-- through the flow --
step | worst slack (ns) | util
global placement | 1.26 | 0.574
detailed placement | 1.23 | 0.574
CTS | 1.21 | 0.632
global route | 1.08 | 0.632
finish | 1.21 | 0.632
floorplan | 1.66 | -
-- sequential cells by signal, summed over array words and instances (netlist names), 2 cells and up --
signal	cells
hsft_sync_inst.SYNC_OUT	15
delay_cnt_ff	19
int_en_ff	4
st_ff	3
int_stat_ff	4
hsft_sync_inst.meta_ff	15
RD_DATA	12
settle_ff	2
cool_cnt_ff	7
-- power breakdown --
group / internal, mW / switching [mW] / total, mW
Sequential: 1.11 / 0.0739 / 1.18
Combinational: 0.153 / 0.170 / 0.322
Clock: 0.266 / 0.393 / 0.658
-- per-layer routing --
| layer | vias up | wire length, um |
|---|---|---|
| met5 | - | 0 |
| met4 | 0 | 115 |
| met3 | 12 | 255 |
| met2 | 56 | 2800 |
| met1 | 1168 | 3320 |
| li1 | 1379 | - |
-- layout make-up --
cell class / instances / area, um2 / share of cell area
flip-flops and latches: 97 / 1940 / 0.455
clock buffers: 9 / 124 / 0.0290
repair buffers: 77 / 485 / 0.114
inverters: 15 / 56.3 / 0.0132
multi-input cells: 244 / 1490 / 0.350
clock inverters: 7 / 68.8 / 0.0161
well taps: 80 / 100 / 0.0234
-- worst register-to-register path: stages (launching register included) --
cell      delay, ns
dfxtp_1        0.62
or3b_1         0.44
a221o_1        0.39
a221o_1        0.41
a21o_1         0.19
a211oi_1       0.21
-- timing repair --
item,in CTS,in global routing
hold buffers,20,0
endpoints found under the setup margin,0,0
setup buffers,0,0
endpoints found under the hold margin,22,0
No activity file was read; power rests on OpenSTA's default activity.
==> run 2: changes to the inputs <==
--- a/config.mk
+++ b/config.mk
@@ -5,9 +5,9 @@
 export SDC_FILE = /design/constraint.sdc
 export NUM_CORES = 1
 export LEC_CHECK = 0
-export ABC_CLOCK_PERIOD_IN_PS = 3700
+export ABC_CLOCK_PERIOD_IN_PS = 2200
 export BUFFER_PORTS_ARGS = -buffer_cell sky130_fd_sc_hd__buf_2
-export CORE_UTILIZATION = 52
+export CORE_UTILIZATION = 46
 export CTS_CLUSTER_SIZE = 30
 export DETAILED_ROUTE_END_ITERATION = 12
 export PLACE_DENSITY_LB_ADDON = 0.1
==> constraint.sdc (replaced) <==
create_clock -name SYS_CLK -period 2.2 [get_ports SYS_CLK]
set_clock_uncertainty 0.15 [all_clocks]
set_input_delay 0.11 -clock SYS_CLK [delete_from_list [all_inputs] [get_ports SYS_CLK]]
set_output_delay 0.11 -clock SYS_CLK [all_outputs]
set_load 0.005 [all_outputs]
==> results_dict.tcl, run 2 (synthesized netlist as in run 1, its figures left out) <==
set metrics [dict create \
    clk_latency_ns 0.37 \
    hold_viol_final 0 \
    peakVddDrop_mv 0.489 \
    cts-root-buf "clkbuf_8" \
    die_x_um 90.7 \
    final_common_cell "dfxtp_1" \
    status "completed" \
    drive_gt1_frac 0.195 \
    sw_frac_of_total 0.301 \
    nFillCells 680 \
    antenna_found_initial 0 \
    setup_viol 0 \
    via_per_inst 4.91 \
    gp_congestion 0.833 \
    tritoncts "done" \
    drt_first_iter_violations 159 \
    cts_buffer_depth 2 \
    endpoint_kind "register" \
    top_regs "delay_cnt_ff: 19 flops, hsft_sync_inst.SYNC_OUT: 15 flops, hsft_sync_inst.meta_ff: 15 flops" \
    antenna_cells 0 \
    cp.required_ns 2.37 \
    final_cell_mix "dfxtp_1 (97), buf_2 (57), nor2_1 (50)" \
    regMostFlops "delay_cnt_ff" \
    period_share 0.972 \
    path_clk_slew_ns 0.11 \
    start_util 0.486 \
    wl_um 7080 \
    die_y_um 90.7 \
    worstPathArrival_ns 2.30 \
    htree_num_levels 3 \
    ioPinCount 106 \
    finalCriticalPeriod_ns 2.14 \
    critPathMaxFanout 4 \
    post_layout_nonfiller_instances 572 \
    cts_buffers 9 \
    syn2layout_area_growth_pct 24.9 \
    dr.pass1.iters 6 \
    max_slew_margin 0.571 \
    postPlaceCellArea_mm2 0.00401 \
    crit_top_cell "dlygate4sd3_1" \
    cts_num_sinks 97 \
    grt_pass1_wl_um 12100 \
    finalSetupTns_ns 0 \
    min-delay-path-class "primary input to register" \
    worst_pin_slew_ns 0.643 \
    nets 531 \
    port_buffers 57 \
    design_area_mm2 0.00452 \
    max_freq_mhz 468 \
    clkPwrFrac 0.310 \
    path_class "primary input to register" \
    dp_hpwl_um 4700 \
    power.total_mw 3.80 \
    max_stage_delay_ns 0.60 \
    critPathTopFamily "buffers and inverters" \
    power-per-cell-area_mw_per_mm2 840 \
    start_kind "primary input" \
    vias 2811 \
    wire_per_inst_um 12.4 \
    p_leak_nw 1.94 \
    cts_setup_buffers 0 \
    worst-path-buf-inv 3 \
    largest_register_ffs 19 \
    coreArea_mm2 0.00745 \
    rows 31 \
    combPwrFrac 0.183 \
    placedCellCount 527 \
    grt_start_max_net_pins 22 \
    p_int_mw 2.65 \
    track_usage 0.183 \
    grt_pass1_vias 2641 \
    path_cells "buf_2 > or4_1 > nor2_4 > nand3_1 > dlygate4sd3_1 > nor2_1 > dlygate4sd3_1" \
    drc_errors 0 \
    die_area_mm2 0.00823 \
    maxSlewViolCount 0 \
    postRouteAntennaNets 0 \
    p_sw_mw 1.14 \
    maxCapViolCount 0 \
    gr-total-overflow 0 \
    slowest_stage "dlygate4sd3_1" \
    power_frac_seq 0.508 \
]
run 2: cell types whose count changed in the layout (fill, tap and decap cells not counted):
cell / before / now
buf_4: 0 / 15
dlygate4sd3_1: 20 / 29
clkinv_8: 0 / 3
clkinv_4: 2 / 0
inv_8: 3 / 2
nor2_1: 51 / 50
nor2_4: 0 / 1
===== config.mk =====
export PLATFORM = sky130hd
export DESIGN_NAME = sfrp_fifo
export DESIGN_NICKNAME = d
export VERILOG_FILES = /design/src/hw/sfrp_fifo.v
export VERILOG_INCLUDE_DIRS = /design/src /design/src/hw
export SDC_FILE = /design/constraint.sdc
export NUM_CORES = 1
export LEC_CHECK = 0
export BUFFER_PORTS_ARGS = -buffer_cell sky130_fd_sc_hd__buf_4
export CAP_MARGIN = 20
export CORE_MARGIN = 2
export CORE_UTILIZATION = 50
export DETAILED_ROUTE_END_ITERATION = 10
export PLACE_DENSITY = 0.7
export SLEW_MARGIN = 40
export SYNTH_ARGS = -nofsm -noshare
export SYNTH_HDL_FRONTEND = slang
export SYNTH_SLANG_ARGS = --single-unit

===== constraint.sdc =====
create_clock -name core_clk -period 6.55 [get_ports core_clk]
set_clock_uncertainty 0.05 [all_clocks]
set_input_delay 1.31 -clock core_clk [delete_from_list [all_inputs] [get_ports core_clk]]
set_output_delay 1.31 -clock core_clk [all_outputs]
set_load 0.1 [all_outputs]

===============

*Exercise brief*.
Output the entries above word for word.

*Output for this task*.
-- through the flow --
step | worst slack (ns) | util
global placement | 1.26 | 0.574
detailed placement | 1.23 | 0.574
CTS | 1.21 | 0.632
global route | 1.08 | 0.632
finish | 1.21 | 0.632
floorplan | 1.66 | -
-- sequential cells by signal, summed over array words and instances (netlist names), 2 cells and up --
signal	cells
hsft_sync_inst.SYNC_OUT	15
delay_cnt_ff	19
int_en_ff	4
st_ff	3
int_stat_ff	4
hsft_sync_inst.meta_ff	15
RD_DATA	12
settle_ff	2
cool_cnt_ff	7
-- power breakdown --
group / internal, mW / switching [mW] / total, mW
Sequential: 1.11 / 0.0739 / 1.18
Combinational: 0.153 / 0.170 / 0.322
Clock: 0.266 / 0.393 / 0.658
-- per-layer routing --
| layer | vias up | wire length, um |
|---|---|---|
| met5 | - | 0 |
| met4 | 0 | 115 |
| met3 | 12 | 255 |
| met2 | 56 | 2800 |
| met1 | 1168 | 3320 |
| li1 | 1379 | - |
-- layout make-up --
cell class / instances / area, um2 / share of cell area
flip-flops and latches: 97 / 1940 / 0.455
clock buffers: 9 / 124 / 0.0290
repair buffers: 77 / 485 / 0.114
inverters: 15 / 56.3 / 0.0132
multi-input cells: 244 / 1490 / 0.350
clock inverters: 7 / 68.8 / 0.0161
well taps: 80 / 100 / 0.0234
-- worst register-to-register path: stages (launching register included) --
cell      delay, ns
dfxtp_1        0.62
or3b_1         0.44
a221o_1        0.39
a221o_1        0.41
a21o_1         0.19
a211oi_1       0.21
-- timing repair --
item,in CTS,in global routing
hold buffers,20,0
endpoints found under the setup margin,0,0
setup buffers,0,0
endpoints found under the hold margin,22,0
No activity file was read; power rests on OpenSTA's default activity.
==> run 2: changes to the inputs <==
--- a/config.mk
+++ b/config.mk
@@ -5,9 +5,9 @@
 export SDC_FILE = /design/constraint.sdc
 export NUM_CORES = 1
 export LEC_CHECK = 0
-export ABC_CLOCK_PERIOD_IN_PS = 3700
+export ABC_CLOCK_PERIOD_IN_PS = 2200
 export BUFFER_PORTS_ARGS = -buffer_cell sky130_fd_sc_hd__buf_2
-export CORE_UTILIZATION = 52
+export CORE_UTILIZATION = 46
 export CTS_CLUSTER_SIZE = 30
 export DETAILED_ROUTE_END_ITERATION = 12
 export PLACE_DENSITY_LB_ADDON = 0.1
==> constraint.sdc (replaced) <==
create_clock -name SYS_CLK -period 2.2 [get_ports SYS_CLK]
set_clock_uncertainty 0.15 [all_clocks]
set_input_delay 0.11 -clock SYS_CLK [delete_from_list [all_inputs] [get_ports SYS_CLK]]
set_output_delay 0.11 -clock SYS_CLK [all_outputs]
set_load 0.005 [all_outputs]
==> results_dict.tcl, run 2 (synthesized netlist as in run 1, its figures left out) <==
set metrics [dict create \
    clk_latency_ns 0.37 \
    hold_viol_final 0 \
    peakVddDrop_mv 0.489 \
    cts-root-buf "clkbuf_8" \
    die_x_um 90.7 \
    final_common_cell "dfxtp_1" \
    status "completed" \
    drive_gt1_frac 0.195 \
    sw_frac_of_total 0.301 \
    nFillCells 680 \
    antenna_found_initial 0 \
    setup_viol 0 \
    via_per_inst 4.91 \
    gp_congestion 0.833 \
    tritoncts "done" \
    drt_first_iter_violations 159 \
    cts_buffer_depth 2 \
    endpoint_kind "register" \
    top_regs "delay_cnt_ff: 19 flops, hsft_sync_inst.SYNC_OUT: 15 flops, hsft_sync_inst.meta_ff: 15 flops" \
    antenna_cells 0 \
    cp.required_ns 2.37 \
    final_cell_mix "dfxtp_1 (97), buf_2 (57), nor2_1 (50)" \
    regMostFlops "delay_cnt_ff" \
    period_share 0.972 \
    path_clk_slew_ns 0.11 \
    start_util 0.486 \
    wl_um 7080 \
    die_y_um 90.7 \
    worstPathArrival_ns 2.30 \
    htree_num_levels 3 \
    ioPinCount 106 \
    finalCriticalPeriod_ns 2.14 \
    critPathMaxFanout 4 \
    post_layout_nonfiller_instances 572 \
    cts_buffers 9 \
    syn2layout_area_growth_pct 24.9 \
    dr.pass1.iters 6 \
    max_slew_margin 0.571 \
    postPlaceCellArea_mm2 0.00401 \
    crit_top_cell "dlygate4sd3_1" \
    cts_num_sinks 97 \
    grt_pass1_wl_um 12100 \
    finalSetupTns_ns 0 \
    min-delay-path-class "primary input to register" \
    worst_pin_slew_ns 0.643 \
    nets 531 \
    port_buffers 57 \
    design_area_mm2 0.00452 \
    max_freq_mhz 468 \
    clkPwrFrac 0.310 \
    path_class "primary input to register" \
    dp_hpwl_um 4700 \
    power.total_mw 3.80 \
    max_stage_delay_ns 0.60 \
    critPathTopFamily "buffers and inverters" \
    power-per-cell-area_mw_per_mm2 840 \
    start_kind "primary input" \
    vias 2811 \
    wire_per_inst_um 12.4 \
    p_leak_nw 1.94 \
    cts_setup_buffers 0 \
    worst-path-buf-inv 3 \
    largest_register_ffs 19 \
    coreArea_mm2 0.00745 \
    rows 31 \
    combPwrFrac 0.183 \
    placedCellCount 527 \
    grt_start_max_net_pins 22 \
    p_int_mw 2.65 \
    track_usage 0.183 \
    grt_pass1_vias 2641 \
    path_cells "buf_2 > or4_1 > nor2_4 > nand3_1 > dlygate4sd3_1 > nor2_1 > dlygate4sd3_1" \
    drc_errors 0 \
    die_area_mm2 0.00823 \
    maxSlewViolCount 0 \
    postRouteAntennaNets 0 \
    p_sw_mw 1.14 \
    maxCapViolCount 0 \
    gr-total-overflow 0 \
    slowest_stage "dlygate4sd3_1" \
    power_frac_seq 0.508 \
]
run 2: cell types whose count changed in the layout (fill, tap and decap cells not counted):
cell / before / now
buf_4: 0 / 15
dlygate4sd3_1: 20 / 29
clkinv_8: 0 / 3
clkinv_4: 2 / 0
inv_8: 3 / 2
nor2_1: 51 / 50
nor2_4: 0 / 1
===== config.mk =====
export PLATFORM = sky130hd
export DESIGN_NAME = sfrp_fifo
export DESIGN_NICKNAME = d
export VERILOG_FILES = /design/src/hw/sfrp_fifo.v
export VERILOG_INCLUDE_DIRS = /design/src /design/src/hw
export SDC_FILE = /design/constraint.sdc
export NUM_CORES = 1
export LEC_CHECK = 0
export BUFFER_PORTS_ARGS = -buffer_cell sky130_fd_sc_hd__buf_4
export CAP_MARGIN = 20
export CORE_MARGIN = 2
export CORE_UTILIZATION = 50
export DETAILED_ROUTE_END_ITERATION = 10
export PLACE_DENSITY = 0.7
export SLEW_MARGIN = 40
export SYNTH_ARGS = -nofsm -noshare
export SYNTH_HDL_FRONTEND = slang
export SYNTH_SLANG_ARGS = --single-unit

===== constraint.sdc =====
create_clock -name core_clk -period 6.55 [get_ports core_clk]
set_clock_uncertainty 0.05 [all_clocks]
set_input_delay 1.31 -clock core_clk [delete_from_list [all_inputs] [get_ports core_clk]]
set_output_delay 1.31 -clock core_clk [all_outputs]
set_load 0.1 [all_outputs]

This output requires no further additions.